[design/flow/design.v]
`timescale 1ns / 1ps
module alu #( parameter ALU_WIDTH = 32 ) (
    input  logic [ALU_WIDTH - 1 : 0 ] op1, op2 ,
    input  logic [ 3 : 0 ] alu_ctrl ,  
    output logic [ALU_WIDTH - 1 : 0 ] alu_result,
    output logic zero
    );
    always_comb begin
    case (alu_ctrl) 
        4'b0000 : alu_result = op1 + op2 ;  
        4'b1000 : alu_result = op1 - op2 ;  
        4'b0111 : alu_result = op1 & op2 ;  
        4'b0110 : alu_result = op1 | op2 ;  
        4'b0100 : alu_result = op1 ^ op2 ;  
        4'b0001 : alu_result = op1 << op2;  
        4'b0101 : alu_result = op1 >> op2 ; 
        4'b1101 : alu_result = $signed(op1) >>> $signed (op2) ; 
        4'b0010 : alu_result = $signed(op1) < $signed(op2)? 1 : 0 ;  
        4'b0011 : alu_result = (op1 < op2) ? 1 : 0 ;  
        default : alu_result = 32'bx;
    endcase    
     zero = (alu_result == 0 )? 1'b1 : 1'b0;   
    end
endmodule
[design/flow/run.sh]
#!/bin/bash
# OpenROAD 26Q1-2900-gdf79404cd8, Yosys 0.63+post, stock flow scripts
make -C /OpenROAD-flow-scripts/flow DESIGN_CONFIG=/design/flow/config.mk WORK_HOME=/design/flow/orfs finish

○ ○ ○ ○ ○ ○ ○

= EXERCISE INSTRUCTIONS =
Word for word, set down all of the records above.

= SOLUTION BELOW =
[design/flow/design.v]
`timescale 1ns / 1ps
module alu #( parameter ALU_WIDTH = 32 ) (
    input  logic [ALU_WIDTH - 1 : 0 ] op1, op2 ,
    input  logic [ 3 : 0 ] alu_ctrl ,  
    output logic [ALU_WIDTH - 1 : 0 ] alu_result,
    output logic zero
    );
    always_comb begin
    case (alu_ctrl) 
        4'b0000 : alu_result = op1 + op2 ;  
        4'b1000 : alu_result = op1 - op2 ;  
        4'b0111 : alu_result = op1 & op2 ;  
        4'b0110 : alu_result = op1 | op2 ;  
        4'b0100 : alu_result = op1 ^ op2 ;  
        4'b0001 : alu_result = op1 << op2;  
        4'b0101 : alu_result = op1 >> op2 ; 
        4'b1101 : alu_result = $signed(op1) >>> $signed (op2) ; 
        4'b0010 : alu_result = $signed(op1) < $signed(op2)? 1 : 0 ;  
        4'b0011 : alu_result = (op1 < op2) ? 1 : 0 ;  
        default : alu_result = 32'bx;
    endcase    
     zero = (alu_result == 0 )? 1'b1 : 1'b0;   
    end
endmodule
[design/flow/run.sh]
#!/bin/bash
# OpenROAD 26Q1-2900-gdf79404cd8, Yosys 0.63+post, stock flow scripts
make -C /OpenROAD-flow-scripts/flow DESIGN_CONFIG=/design/flow/config.mk WORK_HOME=/design/flow/orfs finish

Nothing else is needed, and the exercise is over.